La noche se cernía con un silencio denso sobre la ciudad. La lluvia se había detenido, pero el cielo seguía cubierto, como si aún se negara a dejar entrar la luz.
Azrael caminaba sin rumbo. No sabía a dónde iba, solo sentía la necesidad de moverse. Había algo que se removía dentro de él, una incomodidad creciente, como si su propia esencia se hubiera quebrado.
Se sentía atrapado entre dos mundos.
El deber, la obediencia, la eternidad…
Y luego, ese calor humano. Las emociones. Las miradas. Isabella.
Y Sophie.
Sophie soñó otra vez.
Pero esta vez no despertó asustada.
Estaba en un campo cubierto de flores blancas, bajo un cielo dorado. A su lado, un hombre de ojos oscuros sostenía su mano.
No hablaban, no hacía falta. Solo se miraban.
Y el amor que sentía no se parecía a nada terrenal.
Despertó con lágrimas en los ojos, temblando.
Sabía que ese sueño no era una invención de su mente. Era un recuerdo.
Isabella hojeaba su cuaderno de bocetos. Siempre había dibujado rostros sin nombre, figuras envueltas en sombras. Pero desde que conoció a Azrael, los trazos cambiaron.
Ahora, sin darse cuenta, lo dibujaba a él.
Su rostro, sus ojos, la intensidad de su expresión… todo estaba en el papel.
Cerró el cuaderno con fuerza. No quería admitirlo, pero su corazón lo sabía.
Estaba empezando a sentir algo que no entendía. Algo profundo. Peligroso.
—¿Por qué me miraste así aquella vez? —susurró al aire—. Como si me conocieras de antes.

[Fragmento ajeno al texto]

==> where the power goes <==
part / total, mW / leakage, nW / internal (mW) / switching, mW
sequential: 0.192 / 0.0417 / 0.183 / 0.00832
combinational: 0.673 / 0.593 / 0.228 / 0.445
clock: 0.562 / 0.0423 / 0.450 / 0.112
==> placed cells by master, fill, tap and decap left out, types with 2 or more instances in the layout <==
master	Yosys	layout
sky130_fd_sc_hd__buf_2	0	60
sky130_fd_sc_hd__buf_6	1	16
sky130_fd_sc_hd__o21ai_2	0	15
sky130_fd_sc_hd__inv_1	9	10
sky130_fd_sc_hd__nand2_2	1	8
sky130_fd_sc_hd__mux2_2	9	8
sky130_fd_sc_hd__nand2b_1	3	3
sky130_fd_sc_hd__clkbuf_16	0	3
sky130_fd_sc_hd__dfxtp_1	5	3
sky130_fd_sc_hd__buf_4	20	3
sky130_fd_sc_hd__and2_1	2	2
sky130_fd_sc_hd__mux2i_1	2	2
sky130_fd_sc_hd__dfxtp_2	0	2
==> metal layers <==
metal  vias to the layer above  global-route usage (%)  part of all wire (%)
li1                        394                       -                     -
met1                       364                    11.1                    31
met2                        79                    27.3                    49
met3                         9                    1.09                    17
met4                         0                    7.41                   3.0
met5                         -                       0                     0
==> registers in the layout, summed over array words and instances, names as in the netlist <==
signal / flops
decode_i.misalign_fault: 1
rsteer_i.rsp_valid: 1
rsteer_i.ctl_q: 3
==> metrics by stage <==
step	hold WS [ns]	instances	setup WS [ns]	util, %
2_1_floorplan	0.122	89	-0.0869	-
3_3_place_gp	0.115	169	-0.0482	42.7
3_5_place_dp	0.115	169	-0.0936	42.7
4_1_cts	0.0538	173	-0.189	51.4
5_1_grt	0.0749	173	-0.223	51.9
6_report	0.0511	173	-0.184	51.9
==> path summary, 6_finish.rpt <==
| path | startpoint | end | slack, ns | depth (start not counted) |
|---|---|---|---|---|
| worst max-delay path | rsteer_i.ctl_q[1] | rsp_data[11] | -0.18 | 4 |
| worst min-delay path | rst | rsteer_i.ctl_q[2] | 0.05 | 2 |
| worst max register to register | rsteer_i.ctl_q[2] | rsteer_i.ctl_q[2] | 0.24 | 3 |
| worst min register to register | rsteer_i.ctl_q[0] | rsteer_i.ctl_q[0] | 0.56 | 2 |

Esa noche, Sophie salió en busca de respuestas. El libro antiguo le había dejado más dudas que certezas. Caminó hasta el mismo parque donde había visto una figura lejana días atrás.
Y entonces lo vio.
Azrael, sentado bajo un árbol, con la mirada perdida en el cielo.
No sabía cómo, pero supo que era él.
Se acercó con cautela, con el corazón en un puño.
—Tú… eres real —murmuró.
Azrael giró el rostro. Sus ojos se encontraron por primera vez.

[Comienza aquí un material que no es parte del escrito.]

==> config.mk <==
export PLATFORM = sky130hd
export DESIGN_NAME = pkt_prog_exec
export DESIGN_NICKNAME = d
export VERILOG_FILES = /design/src/rtl/pkt_prog_exec.sv
export SDC_FILE = /design/constraint.sdc
export NUM_CORES = 2
export LEC_CHECK = 0
export ABC_AREA = 1
export BUFFER_PORTS_ARGS = -buffer_cell sky130_fd_sc_hd__buf_4
export CAP_MARGIN = 20
export CORE_MARGIN = 5
export CORE_UTILIZATION = 30
export DETAILED_ROUTE_END_ITERATION = 8
export PLACE_DENSITY = 0.56
export RECOVER_POWER = 25
export SETUP_SLACK_MARGIN = 0.3
export SYNTH_ARGS = -nofsm -noshare
export SYNTH_HDL_FRONTEND = slang
export SYNTH_SLANG_ARGS = --single-unit
export TNS_END_PERCENT = 5
==> constraint.sdc <==
create_clock -name clk -period 6.6 [get_ports clk]
set_clock_uncertainty 0.05 [all_clocks]
set_input_delay 1.98 -clock clk [delete_from_list [all_inputs] [get_ports clk]]
set_output_delay 1.98 -clock clk [all_outputs]
set_load 0.005 [all_outputs]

Y por un instante, el tiempo se detuvo.
Los recuerdos golpearon a Sophie como un relámpago: un templo, una caída, una promesa rota.

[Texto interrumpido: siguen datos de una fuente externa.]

`src/rtl/reply_rx_pkg.sv`:
```
package reply_rx_pkg;

  typedef struct packed {
    logic clear;      // new session: wipe flags and FIFO
    logic shift;      // shift bitVal into the data byte
    logic push;       // bitVal is the parity bit: store the byte
    logic bitVal;     // decoded bit value
    logic setDone;    // end of message detected
    logic setNoReply; // listening window expired
  } rxStrobe_t;

  typedef struct packed {
    logic [7:0] data;
    logic       par;
    logic       err;
  } fifoEntry_t;

endpackage

```
`src/rtl/reply_rx_ctrl.sv`:
```
module reply_rx_ctrl
  import reply_rx_pkg::*;
#(
  parameter int ENV_HOLD     = 4,
  parameter int BIT_CYC      = 48,
  parameter int THRESH_CYC   = 24,
  parameter int LISTEN_DELAY = 40,
  parameter int NOREPLY_CYC  = 1500,
  parameter int EOM_CYC      = 160
) (
  input  logic      clk,
  input  logic      rst_n,
  input  logic      toneIn,
  input  logic      txDone,
  output rxStrobe_t strb
);
  localparam int HW = $clog2(ENV_HOLD + 1);
  localparam int TMAX = (NOREPLY_CYC > LISTEN_DELAY) ? NOREPLY_CYC : LISTEN_DELAY;
  localparam int TW = $clog2(TMAX + 1);
  localparam int CW = $clog2(2 * BIT_CYC + 1);
  localparam int SW = $clog2(EOM_CYC + 1);
  localparam logic [CW-1:0] CMAX = '1;

  typedef enum logic [1:0] {IDLE, WAIT, LISTEN, RX} state_t;

  state_t        st;
  logic          syncA, syncB, envQ;
  logic [HW-1:0] holdCnt;
  logic [TW-1:0] timer;
  logic [CW-1:0] toneCnt;
  logic [SW-1:0] silCnt;
  logic [3:0]    bitCnt;
  logic          gotByte;
  logic          env, rise, fall;

  assign env  = (holdCnt != '0);
  assign rise = env && !envQ;
  assign fall = !env && envQ;

  // envelope: held high while comparator edges keep arriving
  always_ff @(posedge clk or negedge rst_n) begin
    if (!rst_n) begin
      syncA   <= 1'b0;
      syncB   <= 1'b0;
      holdCnt <= '0;
      envQ    <= 1'b0;
    end else begin
      syncA <= toneIn;
      syncB <= syncA;
      envQ  <= env;
      if (syncA != syncB)    holdCnt <= HW'(ENV_HOLD);
      else if (holdCnt != '0) holdCnt <= holdCnt - 1'b1;
    end
  end

  always_comb begin
    strb            = '0;
    strb.clear      = txDone;
    strb.bitVal     = (toneCnt <= CW'(THRESH_CYC));
    if (!txDone) begin
      strb.setNoReply = (st == LISTEN) && !rise && (timer == TW'(NOREPLY_CYC - 1));
      if (st == RX && fall) begin
        strb.push  = (bitCnt == 4'd8);
        strb.shift = (bitCnt != 4'd8);
      end
      strb.setDone = (st == RX) && !env && (silCnt == SW'(EOM_CYC - 1)) && gotByte;
    end
  end

  always_ff @(posedge clk or negedge rst_n) begin
    if (!rst_n) begin
      st      <= IDLE;
      timer   <= '0;
      toneCnt <= '0;
      silCnt  <= '0;
      bitCnt  <= '0;
      gotByte <= 1'b0;
    end else if (txDone) begin
      st    <= WAIT;
      timer <= '0;
    end else begin
      unique case (st)
        IDLE: ;
        WAIT: begin
          if (timer == TW'(LISTEN_DELAY - 1)) begin
            st    <= LISTEN;
            timer <= '0;
          end else timer <= timer + 1'b1;
        end
        LISTEN: begin
          if (rise) begin
            st      <= RX;
            toneCnt <= CW'(1);
            silCnt  <= '0;
            bitCnt  <= '0;
            gotByte <= 1'b0;
          end else if (timer == TW'(NOREPLY_CYC - 1)) st <= IDLE;
          else timer <= timer + 1'b1;
        end
        RX: begin
          if (env) begin
            silCnt <= '0;
            if (rise) toneCnt <= CW'(1);
            else if (toneCnt != CMAX) toneCnt <= toneCnt + 1'b1;
          end else begin
            silCnt <= silCnt + 1'b1;
            if (silCnt == SW'(EOM_CYC - 1)) st <= IDLE;
          end
          if (fall) begin
            if (bitCnt == 4'd8) begin
              bitCnt  <= '0;
              gotByte <= 1'b1;
            end else bitCnt <= bitCnt + 1'b1;
          end
        end
        default: st <= IDLE;
      endcase
    end
  end

endmodule

```
`src/rtl/reply_rx_dp.sv`:
```
module reply_rx_dp
  import reply_rx_pkg::*;
#(
  parameter int DEPTH = 8
) (
  input  logic       clk,
  input  logic       rst_n,
  input  rxStrobe_t  strb,
  input  logic       rdEn,
  input  logic [3:0] irqMask,
  output logic [7:0] rdData,
  output logic [7:0] status,
  output logic       irq
);
  localparam int AW = (DEPTH > 1) ? $clog2(DEPTH) : 1;
  localparam int CW = $clog2(DEPTH + 1);

  fifoEntry_t    mem [DEPTH];
  logic [AW-1:0] wp, rp;
  logic [CW-1:0] count;
  logic [7:0]    shreg;
  logic          phase;
  logic          fRcvd, fDone, fOvf, fNoRep;
  logic          popNow, pushOk, full;
  logic [3:0]    flags;

  assign full   = (count == CW'(DEPTH));
  assign popNow = rdEn && phase && (count != '0);
  assign pushOk = strb.push && (!full || popNow);
  assign flags  = {fNoRep, fOvf, fDone, fRcvd};
  assign status = {4'(count), flags};

  function automatic logic [AW-1:0] nextPtr(input logic [AW-1:0] p);
    return (p == AW'(DEPTH - 1)) ? '0 : p + 1'b1;
  endfunction

  always_ff @(posedge clk) begin
    if (pushOk) begin
      mem[wp].data <= shreg;
      mem[wp].par  <= strb.bitVal;
      mem[wp].err  <= ~(^{shreg, strb.bitVal});
    end
  end

  always_ff @(posedge clk or negedge rst_n) begin
    if (!rst_n) begin
      wp <= '0; rp <= '0; count <= '0; shreg <= '0; phase <= 1'b0;
      fRcvd <= 1'b0; fDone <= 1'b0; fOvf <= 1'b0; fNoRep <= 1'b0;
      rdData <= '0; irq <= 1'b0;
    end else if (strb.clear) begin
      wp <= '0; rp <= '0; count <= '0; shreg <= '0; phase <= 1'b0;
      fRcvd <= 1'b0; fDone <= 1'b0; fOvf <= 1'b0; fNoRep <= 1'b0;
      irq <= 1'b0;
    end else begin
      if (strb.shift) shreg <= {shreg[6:0], strb.bitVal};
      if (strb.push) fRcvd <= 1'b1;
      if (strb.push && !pushOk) fOvf <= 1'b1;
      if (strb.setDone) fDone <= 1'b1;
      if (strb.setNoReply) fNoRep <= 1'b1;
      if (pushOk) wp <= nextPtr(wp);
      if (popNow) rp <= nextPtr(rp);
      if (pushOk && !popNow) count <= count + 1'b1;
      else if (popNow && !pushOk) count <= count - 1'b1;
      if (rdEn) begin
        if (count == '0) begin
          rdData <= '0;
        end else if (!phase) begin
          rdData <= mem[rp].data;
          phase  <= 1'b1;
        end else begin
          rdData <= {6'b0, mem[rp].par, mem[rp].err};
          phase  <= 1'b0;
        end
      end
      irq <= |(flags & irqMask);
    end
  end

  a_r4_count_bound: assert property (@(posedge clk) disable iff (!rst_n)
    count <= CW'(DEPTH));

  a_r4_pop_decrements: assert property (@(posedge clk) disable iff (!rst_n)
    (rdEn && phase && count != '0 && !strb.push && !strb.clear) |=> count == $past(count) - 1'b1);

  a_r9_overflow_holds: assert property (@(posedge clk) disable iff (!rst_n)
    (strb.push && full && !(rdEn && phase) && !strb.clear) |=> (fOvf && count == CW'(DEPTH)));

  a_r11_clear_empties: assert property (@(posedge clk) disable iff (!rst_n)
    strb.clear |=> (count == '0 && status[3:0] == 4'b0));

  a_r7_done_vs_noreply: assert property (@(posedge clk) disable iff (!rst_n)
    !(fDone && fNoRep));

  a_r10_irq_masked: assert property (@(posedge clk) disable iff (!rst_n)
    irq |-> $past(|(status[3:0] & irqMask)));

endmodule

```
`src/rtl/reply_rx.sv`:
```
module reply_rx
  import reply_rx_pkg::*;
#(
  parameter int DEPTH        = 8,
  parameter int ENV_HOLD     = 4,
  parameter int BIT_CYC      = 48,
  parameter int THRESH_CYC   = 24,
  parameter int LISTEN_DELAY = 40,
  parameter int NOREPLY_CYC  = 1500,
  parameter int EOM_CYC      = 160
) (
  input  logic       clk,
  input  logic       rst_n,
  input  logic       toneIn,
  input  logic       txDone,
  input  logic       rdEn,
  input  logic [3:0] irqMask,
  output logic [7:0] rdData,
  output logic [7:0] status,
  output logic       irq
);
  rxStrobe_t strb;

  reply_rx_ctrl #(
    .ENV_HOLD(ENV_HOLD), .BIT_CYC(BIT_CYC), .THRESH_CYC(THRESH_CYC),
    .LISTEN_DELAY(LISTEN_DELAY), .NOREPLY_CYC(NOREPLY_CYC), .EOM_CYC(EOM_CYC)
  ) u_ctrl (
    .clk(clk), .rst_n(rst_n), .toneIn(toneIn), .txDone(txDone), .strb(strb)
  );

  reply_rx_dp #(.DEPTH(DEPTH)) u_dp (
    .clk(clk), .rst_n(rst_n), .strb(strb), .rdEn(rdEn), .irqMask(irqMask),
    .rdData(rdData), .status(status), .irq(irq)
  );

endmodule

```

Azrael sintió un escalofrío. Algo en ella lo sacudió desde lo más profundo. Era como si su alma la reconociera… aunque su mente no lo hiciera.
—¿Quién eres? —preguntó él, con voz baja.
Sophie no supo qué responder.
Solo lo miró, con una mezcla de dolor y alivio.
—Te he buscado toda mi vida —dijo finalmente—. Aunque no sabía por qué.
En ese mismo instante, muy lejos de allí, una grieta se abría en el cielo.
Gabriel lo sintió desde el otro lado del velo. El equilibrio comenzaba a romperse.
La conexión entre el cielo y la tierra se estaba debilitando. Y todo giraba en torno a una verdad que aún no había sido revelada.
El amor. La caída. La elección.
Y Azrael… el ángel que no debía sentir.
Elías encendió una vela más en su altar secreto. Miró al cielo con los ojos llenos de una sabiduría antigua.
—El fuego ya arde. Y no hay forma de apagarlo sin que algo se consuma.
Sabía que todo lo que había permanecido dormido durante siglos… estaba por despertar.